* **What you need to do**: Using the listing that follows, filter out every line lacking the string "stage" and return the rest.

* **Task inputs**:
$ cat config.mk
export PLATFORM = sky130hd
export DESIGN_NAME = maze_controller
export DESIGN_NICKNAME = d
export VERILOG_FILES = /design/src/rtl/maze_pkg.sv /design/src/rtl/maze_controller.sv
export SDC_FILE = /design/constraint.sdc
export NUM_CORES = 1
export LEC_CHECK = 0
export CAP_MARGIN = 20
export CORE_MARGIN = 5
export CORE_UTILIZATION = 30
export CTS_CLUSTER_DIAMETER = 100
export DETAILED_ROUTE_END_ITERATION = 6
export GPL_TIMING_DRIVEN = 0
export PLACE_DENSITY = 0.67
export SYNTH_ARGS = -nofsm -noshare
export SYNTH_HDL_FRONTEND = slang
export SYNTH_SLANG_ARGS = --single-unit
export TNS_END_PERCENT = 50
$ cat constraint.sdc
create_clock -name clk -period 1.47 [get_ports clk]
set_input_delay 0.2205 -clock clk [delete_from_list [all_inputs] [get_ports clk]]
set_output_delay 0.2205 -clock clk [all_outputs]
set_load 0.005 [all_outputs]
### src/rtl/conv_stream_src_if.sv
`default_nettype none
// +----------------------------------------------------------------------+
// | Module   : conv_stream_src_if                                        |
// | Purpose  : x/f valid-ready stream bundle between the vector source   |
// |            and the convolution unit.                                 |
// | Revision : 1.0                                                       |
// +----------------------------------------------------------------------+
interface conv_stream_src_if #(
  parameter int WIDTH = 10
);
  logic signed [WIDTH-1:0] x_data;
  logic                    x_valid;
  logic                    x_ready;
  logic signed [WIDTH-1:0] f_data;
  logic                    f_valid;
  logic                    f_ready;

  modport master (
    output x_data, x_valid, f_data, f_valid,
    input  x_ready, f_ready
  );

  modport slave (
    input  x_data, x_valid, f_data, f_valid,
    output x_ready, f_ready
  );
endinterface
`default_nettype wire

### src/rtl/conv_stream_src.sv
`default_nettype none
// +----------------------------------------------------------------------+
// | Module   : conv_stream_src (with helper conv_stream_chan)            |
// | Purpose  : Holds one x and one f vector in local memories and        |
// |            streams both concurrently over valid/ready on start,      |
// |            with optional LFSR-driven valid gaps.                     |
// | Revision : 1.0                                                       |
// +----------------------------------------------------------------------+

// One streaming channel: word memory, prefetch register and output stage.
// The prefetch register holds the memory read result so that the output
// stage can be refilled on every accepted word, hiding the read latency.
module conv_stream_chan #(
  parameter  int WIDTH = 10,
  parameter  int SIZE  = 49,
  localparam int AW    = $clog2(SIZE),
  localparam int CW    = $clog2(SIZE + 1)
) (
  input  logic                    clk,
  input  logic                    reset_n,
  input  logic                    wr_en_i,
  input  logic [AW-1:0]           wr_addr_i,
  input  logic signed [WIDTH-1:0] wr_data_i,
  input  logic                    first_i,    // run is starting: fetch word 0 now
  input  logic                    run_i,
  input  logic                    gap_i,      // no new word may be presented this cycle
  input  logic                    ready_i,
  output logic signed [WIDTH-1:0] data_o,
  output logic                    valid_o,
  output logic                    all_sent_o  // last word accepted by the coming edge (or earlier)
);
  logic signed [WIDTH-1:0] mem_q [SIZE];
  logic signed [WIDTH-1:0] rdata_q;
  logic signed [WIDTH-1:0] data_q;
  logic                    valid_q;
  logic                    rd_v_q, rd_v_d;
  logic [CW-1:0]           fptr_q, fptr_d;
  logic [CW-1:0]           sent_q, sent_d;
  logic [AW-1:0]           raddr;
  logic                    re, pop, hs;

  // Handshake, refill and fetch decisions for this cycle.
  always_comb begin
    hs     = valid_q & ready_i;
    pop    = run_i & rd_v_q & (~valid_q | ready_i) & ~gap_i;
    re     = first_i | (run_i & (fptr_q != CW'(SIZE)) & (~rd_v_q | pop));
    raddr  = first_i ? '0 : fptr_q[AW-1:0];
    fptr_d = first_i ? CW'(1) : (re ? fptr_q + CW'(1) : fptr_q);
    rd_v_d = re | (rd_v_q & ~pop);
    sent_d = first_i ? '0 : (hs ? sent_q + CW'(1) : sent_q);
    all_sent_o = (sent_d == CW'(SIZE));
  end

  // Memory write port; contents survive reset.
  always_ff @(posedge clk) begin
    if (wr_en_i) begin
      mem_q[wr_addr_i] <= wr_data_i;
    end
  end

  // Registered read, prefetch flag, pointers and the output stage.
  // A word written in the same cycle it is read is forwarded directly.
  always_ff @(posedge clk or negedge reset_n) begin
    if (!reset_n) begin
      rdata_q <= '0;
      rd_v_q  <= 1'b0;
      fptr_q  <= '0;
      sent_q  <= '0;
      data_q  <= '0;
      valid_q <= 1'b0;
    end else begin
      if (re) begin
        rdata_q <= (wr_en_i && (wr_addr_i == raddr)) ? wr_data_i : mem_q[raddr];
      end
      rd_v_q <= rd_v_d;
      fptr_q <= fptr_d;
      sent_q <= sent_d;
      if (pop) begin
        data_q  <= rdata_q;
        valid_q <= 1'b1;
      end else if (hs) begin
        valid_q <= 1'b0;
      end
    end
  end

  assign data_o  = data_q;
  assign valid_o = valid_q;
endmodule

module conv_stream_src #(
  parameter  int WIDTH     = 10,
  parameter  int SIZE_X    = 112,
  parameter  int SIZE_F    = 49,
  localparam int LOGSIZE_X = $clog2(SIZE_X),
  localparam int LOGSIZE_F = $clog2(SIZE_F)
) (
  input  logic                 clk,
  input  logic                 reset_n,
  input  logic                 ld_en,
  input  logic                 ld_sel,
  input  logic [LOGSIZE_X-1:0] ld_addr,
  input  logic [WIDTH-1:0]     ld_data,
  input  logic                 start,
  input  logic                 throttle_en,
  output logic                 busy,
  output logic                 done,
  conv_stream_src_if.master    st
);
  typedef enum logic [1:0] {
    S_IDLE = 2'd0,
    S_RUN  = 2'd1,
    S_FIN  = 2'd2
  } state_t;

  state_t          state_q;
  logic            busy_q, done_q;
  logic [15:0]     lfsr_q;
  logic            run, first, gap, ld_ok, x_we, f_we, x_all, f_all;
  logic [LOGSIZE_F-1:0] f_addr;

  // Load gating, run control and throttle request.
  always_comb begin
    run    = (state_q == S_RUN);
    first  = (state_q == S_IDLE) & start;
    gap    = throttle_en & lfsr_q[0];
    ld_ok  = ld_en & ~busy_q;
    f_addr = ld_addr[LOGSIZE_F-1:0];
    x_we   = ld_ok &  ld_sel & ({1'b0, ld_addr} < (LOGSIZE_X+1)'(SIZE_X));
    f_we   = ld_ok & ~ld_sel & ({1'b0, f_addr}  < (LOGSIZE_F+1)'(SIZE_F));
  end

  conv_stream_chan #(.WIDTH(WIDTH), .SIZE(SIZE_X)) u_x (
    .clk       (clk),
    .reset_n   (reset_n),
    .wr_en_i   (x_we),
    .wr_addr_i (ld_addr),
    .wr_data_i (ld_data),
    .first_i   (first),
    .run_i     (run),
    .gap_i     (gap),
    .ready_i   (st.x_ready),
    .data_o    (st.x_data),
    .valid_o   (st.x_valid),
    .all_sent_o(x_all)
  );

  conv_stream_chan #(.WIDTH(WIDTH), .SIZE(SIZE_F)) u_f (
    .clk       (clk),
    .reset_n   (reset_n),
    .wr_en_i   (f_we),
    .wr_addr_i (f_addr),
    .wr_data_i (ld_data),
    .first_i   (first),
    .run_i     (run),
    .gap_i     (gap),
    .ready_i   (st.f_ready),
    .data_o    (st.f_data),
    .valid_o   (st.f_valid),
    .all_sent_o(f_all)
  );

  // Run sequencer; done rises on the edge of the final handshake so it is
  // visible in the very next cycle.
  always_ff @(posedge clk or negedge reset_n) begin
    if (!reset_n) begin
      state_q <= S_IDLE;
      busy_q  <= 1'b0;
      done_q  <= 1'b0;
    end else begin
      case (state_q)
        S_IDLE: begin
          done_q <= 1'b0;
          if (start) begin
            state_q <= S_RUN;
            busy_q  <= 1'b1;
          end
        end
        S_RUN: begin
          if (x_all && f_all) begin
            state_q <= S_FIN;
            busy_q  <= 1'b0;
            done_q  <= 1'b1;
          end
        end
        S_FIN: begin
          done_q  <= 1'b0;
          state_q <= S_IDLE;
        end
        default: begin
          state_q <= S_IDLE;
          busy_q  <= 1'b0;
          done_q  <= 1'b0;
        end
      endcase
    end
  end

  // Free-running 16-bit Fibonacci LFSR (taps 16,14,13,11), right-shifting.
  always_ff @(posedge clk or negedge reset_n) begin
    if (!reset_n) begin
      lfsr_q <= 16'hACE1;
    end else begin
      lfsr_q <= {lfsr_q[0] ^ lfsr_q[2] ^ lfsr_q[3] ^ lfsr_q[5], lfsr_q[15:1]};
    end
  end

  assign busy = busy_q;
  assign done = done_q;
endmodule
`default_nettype wire

### src/flat_wrapper.sv
// flat-port wrapper written by rule: the top's interface ports become plain ports
module conv_stream_src_flat 
#(
  parameter  int WIDTH     = 10,
  parameter  int SIZE_X    = 112,
  parameter  int SIZE_F    = 49,
  localparam int LOGSIZE_X = $clog2(SIZE_X),
  localparam int LOGSIZE_F = $clog2(SIZE_F)
)
  (clk, reset_n, ld_en, ld_sel, ld_addr, ld_data, start, throttle_en, busy, done, st_x_data, st_x_valid, st_f_data, st_f_valid, st_x_ready, st_f_ready);
  conv_stream_src_if #(.WIDTH(WIDTH)) st_i ();
  input  logic clk;
  input  logic reset_n;
  input  logic ld_en;
  input  logic ld_sel;
  input  logic [LOGSIZE_X-1:0] ld_addr;
  input  logic [WIDTH-1:0] ld_data;
  input  logic start;
  input  logic throttle_en;
  output logic busy;
  output logic done;
  output wire logic [$bits(st_i.x_data)-1:0] st_x_data;
  output wire logic [$bits(st_i.x_valid)-1:0] st_x_valid;
  output wire logic [$bits(st_i.f_data)-1:0] st_f_data;
  output wire logic [$bits(st_i.f_valid)-1:0] st_f_valid;
  input wire logic [$bits(st_i.x_ready)-1:0] st_x_ready;
  input wire logic [$bits(st_i.f_ready)-1:0] st_f_ready;
  assign st_x_data = st_i.x_data;
  assign st_x_valid = st_i.x_valid;
  assign st_f_data = st_i.f_data;
  assign st_f_valid = st_i.f_valid;
  assign st_i.x_ready = st_x_ready;
  assign st_i.f_ready = st_f_ready;
  conv_stream_src #(.WIDTH(WIDTH), .SIZE_X(SIZE_X), .SIZE_F(SIZE_F)) u_core (.clk(clk), .reset_n(reset_n), .ld_en(ld_en), .ld_sel(ld_sel), .ld_addr(ld_addr), .ld_data(ld_data), .start(start), .throttle_en(throttle_en), .busy(busy), .done(done), .st(st_i));
endmodule
### config.mk
export PLATFORM = sky130hd
export DESIGN_NAME = conv_stream_src_flat
export DESIGN_NICKNAME = d
export VERILOG_FILES = /design/src/rtl/conv_stream_src_if.sv /design/src/rtl/conv_stream_src.sv /design/src/flat_wrapper.sv
export SDC_FILE = /design/constraint.sdc
export NUM_CORES = 2
export LEC_CHECK = 0
export ABC_AREA = 0
export CAP_MARGIN = 20
export CORE_ASPECT_RATIO = 0.75
export CORE_UTILIZATION = 40
export DETAILED_ROUTE_END_ITERATION = 8
export GPL_ROUTABILITY_DRIVEN = 1
export PLACE_DENSITY = 0.64
export REMOVE_ABC_BUFFERS = 1
export SETUP_SLACK_MARGIN = 0.05
export SYNTH_ARGS = -nofsm -noshare
export SYNTH_HDL_FRONTEND = slang
export SYNTH_SLANG_ARGS = --single-unit
### constraint.sdc
create_clock -name clk -period 7.8 [get_ports clk]
set_input_delay 1.56 -clock clk [delete_from_list [all_inputs] [get_ports clk]]
set_output_delay 1.56 -clock clk [all_outputs]
set_load 0.02 [all_outputs]
==> metrics.txt <==
DRC errors left=0; #FFs+latches synth=1700; # Max-Cap Violations=0; Final period util=about two thirds; Arrival @ worst endpoint=around 6 ns; Sequential Power Share=about two fifths; critical path launch point type=primary input; placed insts=6357; largest net degree at the start of global routing=137; Cell Rows=130; Syn. warnings=0; Most used DFF post-synth=edfxtp_1; Bufs on Longest Clock Path=3; Pins Over Slew Limit=0; sequential share of the synthesized area=between 70% and 80%; CP top delay family=simple AND/OR/NAND/NOR gates; synth unique cells=71; Worst-Margin Slew=between 1 and 1.5 ns; final core utilization=~45%; Rel. slew slack=between 10% and 20%; Die Y=between 300 and 400 microns; top-level port count=between 40 and 50; Detailed Route WL=between 150 and 200 mm; vias per cell=around 5.9; Logic pwr share=between 30% and 40%; Worst Path Max Fanout=40; FMAX=around 190 MHz; CTS root buffer=clkbuf_16; hold crit path type=reg -> reg; Worst-path clk slew=0.06 ns; antenna violations before repair=4; global-route wire length before repair=approximately 270 mm; crit path kind=in -> reg; outcome=finished clean; Async S/R FF share, synth=under 10%; GR Util All Layers=a little over a fifth; area grow syn2layout=12.33%; endpoints failing setup=0; setup repair after global routing missed its margin=no; crit-path max cell delay=0.97 ns; total power=between 20 and 30 mW; crit path cell chain=clkdlybuf4s50_1 -> or3b_4 -> buf_4 -> nand2_2 -> o211a_1 -> o311a_1 -> nor4_1 -> o21ai_0; CTS Hold Buffers Added=0; RD Place Congestion=between 0.9 and 1; Pre-antenna DRT Iters=6; Mapped Cells=4268; power density cells=348.5 mW/mm^2; Psw=around 9 mW; Vias=slightly below 40000; footprint of the multi-input gates=between 0.015 and 0.02 sq mm; slowest cell on the critical path=nor4_1; Final Cell Area=0.07636 sq mm; Clock Sinks=1700; syn avg cell area=between 15 and 20 sq um; Layout Skew=0.02737 ns; GRT overflow=0; synthesized area=~0.07 sq mm; layout cells sized above 1=between 10% and 20%; die width=about 480 microns; Crit. End Element=flop; non-filler cells, final=roughly 6700; H-tree levels=4; clk_lat worst skew=0.81 ns; Detailed Place HPWL=111.9 mm; Initial Utilization=between 40% and 50%; Worst Path Buf+Inv=2; Layout Nets=around 4300; required time of the critical path=~8.4 ns; wire per inst=27.52 microns; P_int=17.39 mW; post-CTS setup buffers=0; Final Hold Viols=0; Period minus WS final=around 5.3 ns; worst hold start=u_core.lfsr_q[9]; CTS Buf Count=between 150 and 200; Leakage=about 25 nW; DRC violation total after the first TritonRoute iteration=about 5800; CTS resizes=0; core box area=roughly 0.17 sq mm; Worst VDD drop=roughly 0.29 mV; Post-synth EDFFs=approximately 1600; TritonCTS clock tree=yes; clock share of power=29.9%; FF+latch area=roughly 0.05 sq mm; sw frac=34.64%; fillers=around 14000; reg2reg start=u_core.u_x.fptr_q[2]; setup TNS=0 ns; crit path launch=start; Routed Antenna Nets=0; placed cell area=0.07084 sq mm; number of global-route vias before repair=about 37000; Die ar.=0.1716 sq mm; IO Port Bufs=48
[registers in the layout (all words and copies together), names as in the netlist]
signal              cells
u_core.lfsr_q          16
u_core.state_q          2
u_core.done             1
u_core.u_f.rd_v_q       1
u_core.u_f.rdata_q     10
u_core.u_x.mem_q     1120
u_core.u_f.data_o      10
u_core.u_f.sent_q       6
u_core.u_f.fptr_q       6
u_core.u_f.mem_q      490
u_core.u_x.fptr_q       7
u_core.u_x.rd_v_q       1
u_core.u_x.rdata_q     10
u_core.u_x.data_o      10
u_core.u_x.valid_o      1
u_core.u_f.valid_o      1
u_core.u_x.sent_q       7
u_core.busy             1
[metrics by stage]
step                hold WS, ns  setup WS [ns]
floorplan                0.3312         -8.044
global placement         0.3339          1.913
detailed placement       0.3389          1.860
CTS                      0.3520          2.734
global route             0.3582          2.473
finish                   0.3497          2.516
[power by group through the flow]
stage / Clock (mW) / Sequential (mW) / Combinational, mW
6_report: 7.96 / 10.6 / 8.01
3_3_place_gp: 0 / 10.8 / 7.69
4_1_cts: 8.06 / 10.6 / 7.78
3_5_place_dp: 0 / 10.8 / 7.74
2_1_floorplan: 0 / 11.1 / 4.92
5_1_grt: 8.40 / 10.7 / 8.39
[cell usage in the layout (no fill, tap or decap), types with 14 or more instances in the layout]
| cell type | instances |
|---|---|
| mux2i_1 | 233 |
| nand2b_1 | 27 |
| o211ai_1 | 30 |
| nor2b_1 | 31 |
| clkinv_1 | 40 |
| buf_6 | 19 |
| clkinv_2 | 30 |
| nor3_1 | 21 |
| mux2_2 | 167 |
| clkbuf_16 | 167 |
| nor2_1 | 245 |
| bufinv_16 | 15 |
| a221oi_1 | 48 |
| o221ai_1 | 22 |
| clkdlybuf4s50_1 | 37 |
| mux4_2 | 74 |
| xnor2_1 | 20 |
| inv_1 | 19 |
| a21o_1 | 20 |
| buf_4 | 86 |
| a21oi_1 | 218 |
| and3_1 | 21 |
| or3_1 | 24 |
| o32ai_1 | 17 |
| o21ai_0 | 147 |
| edfxtp_1 | 1610 |
| a211o_1 | 22 |
| clkbuf_1 | 37 |
| nor4_1 | 14 |
| a221o_1 | 27 |
| nand3_1 | 63 |
| dfrtp_1 | 77 |
| o22ai_1 | 87 |
| a31oi_1 | 63 |
| nand2_1 | 336 |
| a211oi_1 | 66 |
[cells in the mapped netlist (20+ instances only)]
cell type	count	area (sq um)
nor3_1	23	115.1
nor2b_1	31	193.9
mux2i_1	233	2332
or3_1	24	150.1
clkbuf_1	143	536.8
xnor2_1	20	175.2
nand2_1	339	1272
a211o_1	22	192.7
o221ai_1	22	192.7
a221oi_1	48	420.4
a211oi_1	66	495.5
a31oi_1	63	394.1
edfxtp_1	1610	48350
dfrtp_1	82	2052
a21o_1	20	150.1
a221o_1	27	270.3
mux2_2	167	1881
o21ai_0	148	740.7
buf_1	38	142.6
and3_1	21	131.4
o22ai_1	87	544.3
nand3_1	63	315.3
mux4_2	74	1667
buf_2	105	525.5
nor2_1	250	938.4
nand2b_1	27	168.9
a21oi_1	218	1091
o211ai_1	30	225.2
[final cells by class]
cell class	count	share of cell area, %
Antenna cell	2	0.006554
Clock buffer	206	5.691
Clock inverter	101	1.321
Inverter	23	0.1131
Multi-Input combinational cell	2253	21.09
Sequential cell	1700	66.30
Tap cell	2244	3.677
Timing Repair Buffer	154	1.804
[worst reg2reg max path, delay by kind of cell, from the launching register on]
kind	cells	cell delay (ns)
AND/OR/NAND/NOR	1	0.90
buffers and inverters	2	1.12
flip-flops	1	0.70
multiplexers	1	0.39
AO/OA/AOI/OAI	4	1.39
[logic make-up (layout without fill, tap and decap cells)]
logic type,count (synthesis),count (layout),share of synthesized area [%]
buffers and inverters,315,484,1.982
muxes,474,474,8.649
other,0,2,0
and+or+nand+nor,835,835,5.406
AOI/OAI and AO/OA,909,909,9.027
DFF,1700,1700,74.45
xor gates and xnor gates,29,29,0.3737
adders and majority gates,6,6,0.1104
[final timing paths]
path                                          to  slack, ns  cells past startpoint
max                        u_core.u_x.rdata_q[9]       2.52                      8
min                             u_core.lfsr_q[8]       0.35                      0
max reg2reg                u_core.u_x.rdata_q[4]       3.17                      8
min reg2reg                     u_core.lfsr_q[8]       0.35                      0
max in group asynchronous   u_core.u_x.fptr_q[1]       5.76                      2
min in group asynchronous  u_core.u_f.rdata_q[9]       0.71                      1
[per-layer routing]
layer / routed length (microns) / global-route usage [%] / vias to the layer above
li1: - / - / 16900
met1: 81570 / 32.81 / 20240
met2: 76260 / 28.48 / 2285
met3: 21170 / 5.218 / 273
met4: 4936 / 6.301 / 0
met5: 0 / 0 / -
Note: power is estimated with default switching activity, not from simulation.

* **Answer for this exercise**:
// One streaming channel: word memory, prefetch register and output stage.
// stage can be refilled on every accepted word, hiding the read latency.
  // Registered read, prefetch flag, pointers and the output stage.
[metrics by stage]
stage / Clock (mW) / Sequential (mW) / Combinational, mW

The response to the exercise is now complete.